---------- Records for this exercise ----------

$ cat config.mk
export PLATFORM = sky130hd
export DESIGN_NAME = urdp_seq
export DESIGN_NICKNAME = d
export VERILOG_FILES = /design/src/hw/rtl/urdp_pkg.sv /design/src/hw/rtl/urdp_seq.sv
export SDC_FILE = /design/constraint.sdc
export NUM_CORES = 1
export LEC_CHECK = 0
export ABC_AREA = 1
export BUFFER_PORTS_ARGS = -buffer_cell sky130_fd_sc_hd__buf_4
export CAP_MARGIN = 0
export CORE_MARGIN = 1
export CORE_UTILIZATION = 35
export DETAILED_ROUTE_END_ITERATION = 8
export PLACE_DENSITY = 0.63
export RECOVER_POWER = 25
export SLEW_MARGIN = 20
export SYNTH_ARGS = -nofsm -noshare
export SYNTH_HDL_FRONTEND = slang
export SYNTH_SLANG_ARGS = --single-unit
$ cat constraint.sdc
create_clock -name clk_i -period 5.2 [get_ports clk_i]
set_input_delay 1.04 -clock clk_i [delete_from_list [all_inputs] [get_ports clk_i]]
set_output_delay 1.04 -clock clk_i [all_outputs]
set_load 0.02 [all_outputs]
$ cat src/hw/rtl/urdp_pkg.sv
package urdp_pkg;

  // Default store depth and the fixed widths of the item fields.
  localparam int unsigned POOL_SIZE_DEF = 1024;
  localparam int unsigned CNT_W         = 11;
  localparam int unsigned VAL_W         = 32;
  localparam int unsigned RND_W         = 16;
  localparam int unsigned ACT_W         = 2;
  localparam int unsigned PROD_W        = RND_W + CNT_W;

  // Configuration register indexes.
  localparam logic CFG_RANGE_START = 1'b0;
  localparam logic CFG_RANGE_COUNT = 1'b1;

  // Operations carried with each input word.
  typedef enum logic [ACT_W-1:0] {
    ACT_DRAW    = 2'd0,
    ACT_RESTART = 2'd1,
    ACT_INIT    = 2'd2
  } action_e;

  // One finished result handed from the sequencer to the output register.
  typedef struct packed {
    logic [VAL_W-1:0] drawn_value;
    logic             status;
    logic [CNT_W-1:0] remaining;
    logic             exhausted;
  } result_t;

endpackage

$ cat src/hw/rtl/urdp_seq.sv
module urdp_seq #(
  parameter int unsigned POOL_SIZE = urdp_pkg::POOL_SIZE_DEF,
  parameter int unsigned AW        = $clog2(POOL_SIZE)
) (
  input  logic                        clk_i,
  input  logic                        rst_ni,
  // Item from the input channel.
  input  logic                        item_valid_i,
  output logic                        item_ready_o,
  input  logic [urdp_pkg::ACT_W-1:0]  action_i,
  input  logic [urdp_pkg::RND_W-1:0]  random_value_i,
  // Configuration values.
  input  logic [urdp_pkg::VAL_W-1:0]  range_start_i,
  input  logic [urdp_pkg::CNT_W-1:0]  range_count_i,
  // Store access.
  output logic                        mem_we_o,
  output logic [AW-1:0]               mem_waddr_o,
  output logic [AW-1:0]               mem_wdata_o,
  output logic [AW-1:0]               mem_raddr_a_o,
  output logic [AW-1:0]               mem_raddr_b_o,
  input  logic [AW-1:0]               mem_rdata_a_i,
  input  logic [AW-1:0]               mem_rdata_b_i,
  // Finished result.
  output logic                        res_valid_o,
  input  logic                        res_take_i,
  output urdp_pkg::result_t           res_o
);

  typedef enum logic [2:0] {
    S_FILL,
    S_IDLE,
    S_MUL,
    S_READ,
    S_WRA,
    S_WRB,
    S_DONE
  } state_e;

  state_e                         state_q;
  logic [AW-1:0]                  fill_q;
  logic                           fill_reply_q;
  logic [urdp_pkg::CNT_W-1:0]     unused_q;
  logic [urdp_pkg::RND_W-1:0]     rnd_q;
  logic [AW-1:0]                  pick_q;
  logic [AW-1:0]                  val_q;
  logic [urdp_pkg::VAL_W-1:0]     drawn_q;
  logic                           status_q;

  logic [urdp_pkg::CNT_W-1:0]     restart_count;
  logic [urdp_pkg::PROD_W-1:0]    product;
  logic [AW-1:0]                  last_idx;
  logic                           accept;

  // Restart loads the range count, saturated to the store depth.
  assign restart_count = ({21'd0, range_count_i} > 32'(POOL_SIZE))
                       ? urdp_pkg::CNT_W'(POOL_SIZE) : range_count_i;

  // Single multiplier: pick = (random * unused) >> 16.
  assign product  = urdp_pkg::PROD_W'(rnd_q) * urdp_pkg::PROD_W'(unused_q);
  assign last_idx = AW'(unused_q - urdp_pkg::CNT_W'(1));

  assign item_ready_o = (state_q == S_IDLE);
  assign accept       = item_valid_i && item_ready_o;

  // Store port control: identity fill sweep, then the two swap writes.
  always_comb begin
    mem_we_o      = 1'b0;
    mem_waddr_o   = fill_q;
    mem_wdata_o   = fill_q;
    mem_raddr_a_o = pick_q;
    mem_raddr_b_o = last_idx;
    unique case (state_q)
      S_FILL: begin
        mem_we_o = 1'b1;
      end
      S_WRA: begin
        mem_we_o    = 1'b1;
        mem_waddr_o = pick_q;
        mem_wdata_o = mem_rdata_b_i;
      end
      S_WRB: begin
        mem_we_o    = 1'b1;
        mem_waddr_o = last_idx;
        mem_wdata_o = val_q;
      end
      default: begin
        mem_we_o = 1'b0;
      end
    endcase
  end

  // Sequencer.
  always_ff @(posedge clk_i or negedge rst_ni) begin
    if (!rst_ni) begin
      state_q      <= S_FILL;
      fill_q       <= '0;
      fill_reply_q <= 1'b0;
      unused_q     <= '0;
      rnd_q        <= '0;
      pick_q       <= '0;
      val_q        <= '0;
      drawn_q      <= '0;
      status_q     <= 1'b0;
    end else begin
      unique case (state_q)
        S_FILL: begin
          fill_q <= fill_q + AW'(1);
          if (fill_q == AW'(POOL_SIZE - 1)) begin
            fill_q       <= '0;
            fill_reply_q <= 1'b0;
            state_q      <= fill_reply_q ? S_DONE : S_IDLE;
          end
        end
        S_IDLE: begin
          if (accept) begin
            rnd_q    <= random_value_i;
            drawn_q  <= '0;
            status_q <= 1'b0;
            unique case (urdp_pkg::action_e'(action_i))
              urdp_pkg::ACT_DRAW: begin
                if (unused_q == '0) begin
                  status_q <= 1'b1;
                  state_q  <= S_DONE;
                end else begin
                  state_q <= S_MUL;
                end
              end
              urdp_pkg::ACT_RESTART: begin
                unused_q <= restart_count;
                state_q  <= S_DONE;
              end
              urdp_pkg::ACT_INIT: begin
                unused_q     <= restart_count;
                fill_q       <= '0;
                fill_reply_q <= 1'b1;
                state_q      <= S_FILL;
              end
              default: begin
                state_q <= S_DONE;
              end
            endcase
          end
        end
        S_MUL: begin
          pick_q  <= AW'(product[urdp_pkg::PROD_W-1:urdp_pkg::RND_W]);
          state_q <= S_READ;
        end
        S_READ: begin
          state_q <= S_WRA;
        end
        S_WRA: begin
          val_q   <= mem_rdata_a_i;
          state_q <= S_WRB;
        end
        S_WRB: begin
          drawn_q  <= range_start_i + urdp_pkg::VAL_W'(val_q);
          unused_q <= unused_q - urdp_pkg::CNT_W'(1);
          state_q  <= S_DONE;
        end
        S_DONE: begin
          if (res_take_i) begin
            state_q <= S_IDLE;
          end
        end
        default: begin
          state_q <= S_IDLE;
        end
      endcase
    end
  end

  assign res_valid_o       = (state_q == S_DONE);
  assign res_o.drawn_value = drawn_q;
  assign res_o.status      = status_q;
  assign res_o.remaining   = unused_q;
  assign res_o.exhausted   = (unused_q == '0);

endmodule

==> flow_metrics.py, run 1 <==
metrics = {
    "synthesis": {
        "postSynthAreaPerCell_um2": 7.140,
        "synth_seq_cells": 94,
        "netlist_area_mm2": 0.01144,
        "synth_async_sr_flop_share": 1.000,
        "ys_types": 47,
        "yosys_warnings": 0,
        "synthCells": 1603,
        "synth_edf_count": 0,
        "synth_flop_cell": "dfrtp_1",
        "yosysSeqAreaShare": 0.2055,
        "syn_nets": 1885,
    },
    "layout": {
        "nets": 2035,
        "layout_commonest_cell": "nand2_1",
        "n_antenna_cell": 0,
        "final_cell_mix": "nand2_1, inv_1, buf_4",
        "drive_gt1_frac": 0.1462,
        "synthToLayoutAreaGrowth_pct": 17.78,
    },
    "die": {
        "die-area_mm2": 0.03343,
        "rows": 65,
        "fp.dieW_um": 182.8,
        "dieHeight_um": 182.8,
        "pin_count": 173,
        "initial_utilization": 0.3590,
        "core_mm2": 0.03188,
    },
    "clock_tree": {
        "numCtsBuffers": 9,
        "h-tree-depth": 3,
        "clk_path_buf_depth": 2,
        "clkTransAtPathRegs_ns": 0.07,
        "cts_tree": "yes",
        "cts_sinks": 94,
        "holdBufCountCts": 0,
        "cts_root_buffer": "clkbuf_16",
        "worstSkewPairLatency_ns": 0.37,
    },
    "critical_path": {
        "r2r_slack_ns": 0.24,
        "start_kind": "register",
        "crit_start": "unused_q[9]",
        "critical-path-slowest-cell": "fa_1",
        "path_cells": "clkbuf_4, nand2_1, inv_1, fa_1, fa_1, fa_1, fa_1, inv_1, fa_1, inv_1, ha_1, nand2_1, nor4_2, nand2_1, nand2_1, xnor2_1, o21ai_0",
        "cpMostUsedCell": "fa_1",
        "critPathMaxFanout": 6,
        "crit_arrival_ns": 5.19,
        "cpPeakStageDelay_ns": 0.54,
        "path_class": "reg -> reg",
        "cp_data_required_time_ns": 5.43,
        "path_delay_family": "adder cells",
        "crit_buf_inv": 4,
        "cp-end-kind": "register",
        "r2r-start": "unused_q[9]",
    },
    "route": {
        "wl_per_cell_um": 15.63,
        "wirelength_um": 34270,
        "vias": 10580,
        "first_iter_violations": 605,
        "post-route-drc-count": 0,
        "ant_nets": 0,
        "first_pass_iters": 5,
        "vias_per_cell": 4.826,
    },
    "job": {
        "maxCapViolations": 2,
    },
    "timing": {
        "worst_pin_slew_ns": 3.420,
        "slew_viol_final": 62,
        "finClkSkew_ns": 0.009787,
        "min_period_over_period": 0.9546,
        "setup_ws_ns": 0.2359,
        "post-route-min-period_ns": 4.964,
        "fin_setup_tns_ns": 0,
        "slew_headroom": -1.280,
        "max_clock_freq_ghz": 0.2014,
        "setup_viol": 0,
        "final_hold_viol_count": 0,
    },
    "placed_design": {
        "hpwl_um": 28010,
        "place_worst_setup_slack_ns": 0.1113,
        "port_buffers": 172,
        "gp_congestion": 0.9447,
    },
    "global_route": {
        "grt_start_max_net_pins": 61,
        "grt_pass1_wl_um": 56200,
        "antenna_found_initial": 0,
        "grt_pass1_vias": 10840,
        "grt_overflow": 0,
        "grt_usage": 0.2138,
    },
    "worst_hold_path": {
        "worstHoldPathType": "reg -> reg",
        "min_from": "drawn_q[31]",
    },
    "status": {
        "status": "complete, but fails checks",
        "violations": "capacitance limit, slew limit",
    },
}
-- cell families after synthesis --
| logic type | count (synthesis) | share of synthesized area |
|---|---|---|
| xor gates and xnor gates | 25 | 0.01913 |
| DFF | 94 | 0.2055 |
| adders and majority gates | 197 | 0.2967 |
| buffers and inverters | 375 | 0.1281 |
| and+or+nand+nor | 793 | 0.2901 |
| AOI/OAI and AO/OA | 119 | 0.06035 |
-- cell usage after synthesis, types with 2 or more instances --
cell | number | share of area
nand2_1 | 544 | 0.18
inv_1 | 310 | 0.10
fa_1 | 124 | 0.22
dfrtp_1 | 94 | 0.21
nor2_1 | 93 | 0.031
nand3_1 | 90 | 0.039
ha_1 | 73 | 0.080
a21oi_1 | 40 | 0.017
clkbuf_1 | 36 | 0.012
o21ai_0 | 36 | 0.016
nor3_1 | 16 | 0.0070
nand4_1 | 15 | 0.0082
buf_2 | 13 | 0.0057
xnor2_1 | 13 | 0.0099
xor2_1 | 12 | 0.0092
a21o_1 | 9 | 0.0059
o21ai_1 | 8 | 0.0035
a31oi_1 | 7 | 0.0038
nor4_1 | 7 | 0.0038
nor2_4 | 5 | 0.0049
buf_1 | 4 | 0.0013
buf_4 | 4 | 0.0026
nand3b_1 | 4 | 0.0026
buf_6 | 3 | 0.0030
inv_2 | 3 | 0.00098
nor2_2 | 3 | 0.0016
nor3_2 | 3 | 0.0026
nor3b_1 | 3 | 0.0020
o21a_1 | 3 | 0.0020
a22o_1 | 2 | 0.0015
a22oi_1 | 2 | 0.0013
inv_4 | 2 | 0.0011
nand2_2 | 2 | 0.0011
nand3_2 | 2 | 0.0017
nor2_8 | 2 | 0.0035
o211ai_1 | 2 | 0.0013
o21bai_1 | 2 | 0.0013
o31ai_1 | 2 | 0.0013
or2_2 | 2 | 0.0011
-- final cells by class --
type                       instances  area, um^2
inverter                         315        1186
sequential                        94        2376
clock buffer                      13       240.2
timing repair buffer             199        1490
clock inverter                     3       21.27
tap                              435       544.3
fill                            3328       18400
multi-input combinational       1134        7621
-- layer usage --
| metal | share of wire | track usage | vias up | wire [um] |
|---|---|---|---|---|
| met5 | 0 | 0 | - | 0 |
| met4 | 0.028 | 0.07767 | 0 | 975 |
| met3 | 0.072 | 0.04587 | 54 | 2477 |
| met2 | 0.49 | 0.3747 | 354 | 16640 |
| met1 | 0.41 | 0.2575 | 5031 | 14190 |
| li1 | - | - | 5144 | - |
-- worst reg2reg max path, delay by kind of cell (launching register included) --
kind,cells,cell delay [ns]
AND/OR/NAND/NOR,5,0.79
XOR/XNOR,1,0.16
adder cells (fa/ha/maj),6,2.93
buffers and inverters,4,0.36
AO/OA/AOI/OAI,1,0.12
flip-flops,1,0.48
-- worst paths after layout --
kind | end | cells past startpoint
min | drawn_q[31] | 2
max reg2reg | mem_raddr_a_o[1] | 17
min in group asynchronous | drawn_q[7] | 1
max in group asynchronous | unused_q[8] | 1
min reg2reg | drawn_q[31] | 2
max | mem_raddr_a_o[1] | 17
-- sequential cells by signal, summed over array words and instances, names as in the netlist --
register	cells
val_q	10
state_q	3
rnd_q	16
mem_raddr_a_o	10
drawn_q	32
fill_reply_q	1
unused_q	11
fill_q	10
status_q	1
-- per-stage QoR --
stage	instances	instance area, um^2	hold WS [ns]	utilization
after floorplan	1603	11440	0.4542	-
after global placement	2174	13190	0.4653	0.4138
after detailed placement	2174	13190	0.4665	0.4138
after CTS	2190	13450	0.4895	0.4220
after global routing	2193	13480	0.5132	0.4228
final	2193	13480	0.4855	0.4228
-- repair_timing --
action / 4_1_cts / 5_1_grt
resized for setup: 0 / 24
buffers inserted: 0 / 3
endpoints found under the setup margin: 0 / 10
Power of run 1 is left out: the tool's default activity adds up to more than one toggle a clock period on the data nets, which glitch-free logic cannot reach.
==> run 2, diff against run 1 <==
==> constraint.sdc (replaced) <==
create_clock -name clk_i -period 5.2 [get_ports clk_i]
set_input_delay 0.52 -clock clk_i [delete_from_list [all_inputs] [get_ports clk_i]]
set_output_delay 0.52 -clock clk_i [all_outputs]
set_load 0.02 [all_outputs]
==> run 2 against run 1 <==
Routed wire length grew 0.83%. Largest cell class unchanged. Design area grew 0.13%. Flip-flop and latch count is the same. Worst hold slack lost 0.14 ns. Count of clock-buffer cells in the layout shrank 2. First-iteration DRC count shrank 2.6%. Highest routed layer unchanged. Worst setup slack gained 0.064 ns. Global-route usage grew 0.63 points. Via count grew 0.68%. The flow still finishes with violations (capacitance limit, slew limit).
==> flow_metrics.py, run 2 (synthesis results as in run 1) <==
metrics = {
    "timing": {
        "hold_slack_ns": 0.3483,
        "finClkSkew_ns": 0.01034,
        "fin_setup_tns_ns": 0,
        "slew_headroom": -0.7844,
        "worst_pin_slew_ns": 2.677,
        "max_clock_freq_ghz": 0.2041,
        "slew_viol_final": 47,
        "setup_ws_ns": 0.2999,
        "final_hold_viol_count": 0,
        "setup_viol": 0,
        "min_period_over_period": 0.9423,
        "post-route-min-period_ns": 4.900,
    },
    "global_route": {
        "grt_start_max_net_pins": 50,
        "grt_pass1_wl_um": 58150,
        "grt_pass1_vias": 11280,
        "grt_overflow": 0,
        "antenna_found_initial": 0,
        "grt_usage": 0.2201,
    },
    "layout": {
        "nFillCells": 3406,
        "stdcell_area_mm2": 0.01350,
        "final_cell_mix": "nand2_1, inv_1, buf_4",
        "n_antenna_cell": 0,
        "nets": 2039,
        "layout_commonest_cell": "nand2_1",
        "top_register": "drawn_q",
        "synthToLayoutAreaGrowth_pct": 17.93,
        "reg_top3": "drawn_q (32), rnd_q (16), unused_q (11)",
        "drive_gt1_frac": 0.1380,
        "largest_reg_flops": 32,
    },
    "route": {
        "ant_nets": 0,
        "wl_per_cell_um": 15.74,
        "first_iter_violations": 589,
        "first_pass_iters": 7,
        "wirelength_um": 34560,
        "post-route-drc-count": 0,
        "vias": 10660,
        "vias_per_cell": 4.852,
    },
    "placed_design": {
        "place_worst_setup_slack_ns": 0.09595,
        "port_buffers": 172,
        "dpl_cell_area_mm2": 0.01320,
        "hpwl_um": 28310,
        "gp_congestion": 0.9278,
    },
    "clock_tree": {
        "cts_tree": "yes",
        "numCtsBuffers": 9,
        "holdBufCountCts": 0,
        "cts_sinks": 94,
        "clkTransAtPathRegs_ns": 0.07,
        "h-tree-depth": 3,
        "clk_path_buf_depth": 2,
        "worstSkewPairLatency_ns": 0.37,
        "cts_root_buffer": "clkbuf_16",
    },
    "worst_hold_path": {
        "min_from": "mem_rdata_a_i[5]",
        "worstHoldPathType": "in -> reg",
        "holdPathStages": 3,
        "whs_endpoint": "val_q[5]",
    },
    "critical_path": {
        "r2r_slack_ns": 0.30,
        "reg2reg_to": "mem_raddr_a_o[7]",
        "cp_data_required_time_ns": 5.45,
        "crit_arrival_ns": 5.15,
        "cp-end-kind": "register",
        "r2r_cells": 20,
        "path_class": "reg -> reg",
        "r2r-start": "unused_q[9]",
        "critPathMaxFanout": 5,
        "start_kind": "register",
    },
    "die": {
        "die-area_mm2": 0.03343,
        "rows": 65,
        "fp.dieW_um": 182.8,
        "pin_count": 173,
        "initial_utilization": 0.3590,
        "dieHeight_um": 182.8,
        "core_mm2": 0.03188,
    },
    "status": {
        "status": "complete, but fails checks",
        "violations": "capacitance limit, slew limit",
    },
    "job": {
        "maxCapViolations": 1,
    },
}
-- run 2: worst max path at each step --
stage | depth (start not counted) | slack [ns] | from | to
finish | 20 | 0.30 | unused_q[9] | mem_raddr_a_o[7]
global route | 19 | -0.03 | unused_q[8] | mem_raddr_a_o[5]
CTS | 17 | 0.08 | unused_q[4] | mem_raddr_a_o[9]
detailed placement | 19 | 0.1 | unused_q[4] | mem_raddr_a_o[5]
global placement | 19 | 0.17 | unused_q[7] | mem_raddr_a_o[5]
floorplan | 21 | 0.01 | unused_q[7] | mem_raddr_a_o[5]
-- run 2: per-layer routing --
| layer | wire, um | vias to the layer above | GRT usage | part of all wire |
|---|---|---|---|---|
| met2 | 17420 | 312 | 0.3971 | 0.50 |
| met5 | 0 | - | 0 | 0 |
| met3 | 2020 | 36 | 0.03932 | 0.058 |
| met1 | 14520 | 5152 | 0.2696 | 0.42 |
| met4 | 593 | 0 | 0.05600 | 0.017 |
| li1 | - | 5155 | - | - |
-- run 2: critical path, cell delays in order, from the launching register on --
cell	delay [ns]
dfrtp_2	0.44
clkbuf_4	0.19
nand2_1	0.07
inv_1	0.06
fa_1	0.50
inv_1	0.06
fa_1	0.52
fa_1	0.55
inv_1	0.06
fa_1	0.51
fa_1	0.50
ha_2	0.39
nand2_1	0.11
nor2_1	0.16
nand2_1	0.09
nor4_1	0.18
nand2_1	0.14
nand2_1	0.09
nand2_1	0.05
nand3_1	0.07
nand2_1	0.05
-- run 2: metrics by stage --
| stage | cells | utilization |
|---|---|---|
| after floorplan | 1603 | - |
| after global placement | 2175 | 0.4140 |
| after detailed placement | 2175 | 0.4140 |
| after CTS | 2190 | 0.4236 |
| after global routing | 2196 | 0.4234 |
| final | 2196 | 0.4234 |
-- run 2: layout make-up --
class	count	area, um^2	area share
multi-input cells	1134	7649	0.5667
clock buffers	11	232.7	0.01724
clock inverters	4	72.57	0.005377
inverters	315	1187	0.08798
repair buffers	203	1439	0.1066
flip-flops and latches	94	2372	0.1758
well taps	435	544.3	0.04033
-- run 2: what timing repair did --
action / in CTS / in global routing
setup buffers: 0 / 6
setup endpoints to repair: 0 / 10
resized for setup: 0 / 20
Power of run 2 is left out for the same reason.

----------

__Task__. All that is needed is the opening run of the data, given again exactly: please include every line from the first through the line with "typedef enum logic [ACT_W-1:0]", both ends kept.

__Completed exercise__.
$ cat config.mk
export PLATFORM = sky130hd
export DESIGN_NAME = urdp_seq
export DESIGN_NICKNAME = d
export VERILOG_FILES = /design/src/hw/rtl/urdp_pkg.sv /design/src/hw/rtl/urdp_seq.sv
export SDC_FILE = /design/constraint.sdc
export NUM_CORES = 1
export LEC_CHECK = 0
export ABC_AREA = 1
export BUFFER_PORTS_ARGS = -buffer_cell sky130_fd_sc_hd__buf_4
export CAP_MARGIN = 0
export CORE_MARGIN = 1
export CORE_UTILIZATION = 35
export DETAILED_ROUTE_END_ITERATION = 8
export PLACE_DENSITY = 0.63
export RECOVER_POWER = 25
export SLEW_MARGIN = 20
export SYNTH_ARGS = -nofsm -noshare
export SYNTH_HDL_FRONTEND = slang
export SYNTH_SLANG_ARGS = --single-unit
$ cat constraint.sdc
create_clock -name clk_i -period 5.2 [get_ports clk_i]
set_input_delay 1.04 -clock clk_i [delete_from_list [all_inputs] [get_ports clk_i]]
set_output_delay 1.04 -clock clk_i [all_outputs]
set_load 0.02 [all_outputs]
$ cat src/hw/rtl/urdp_pkg.sv
package urdp_pkg;

  // Default store depth and the fixed widths of the item fields.
  localparam int unsigned POOL_SIZE_DEF = 1024;
  localparam int unsigned CNT_W         = 11;
  localparam int unsigned VAL_W         = 32;
  localparam int unsigned RND_W         = 16;
  localparam int unsigned ACT_W         = 2;
  localparam int unsigned PROD_W        = RND_W + CNT_W;

  // Configuration register indexes.
  localparam logic CFG_RANGE_START = 1'b0;
  localparam logic CFG_RANGE_COUNT = 1'b1;

  // Operations carried with each input word.
  typedef enum logic [ACT_W-1:0] {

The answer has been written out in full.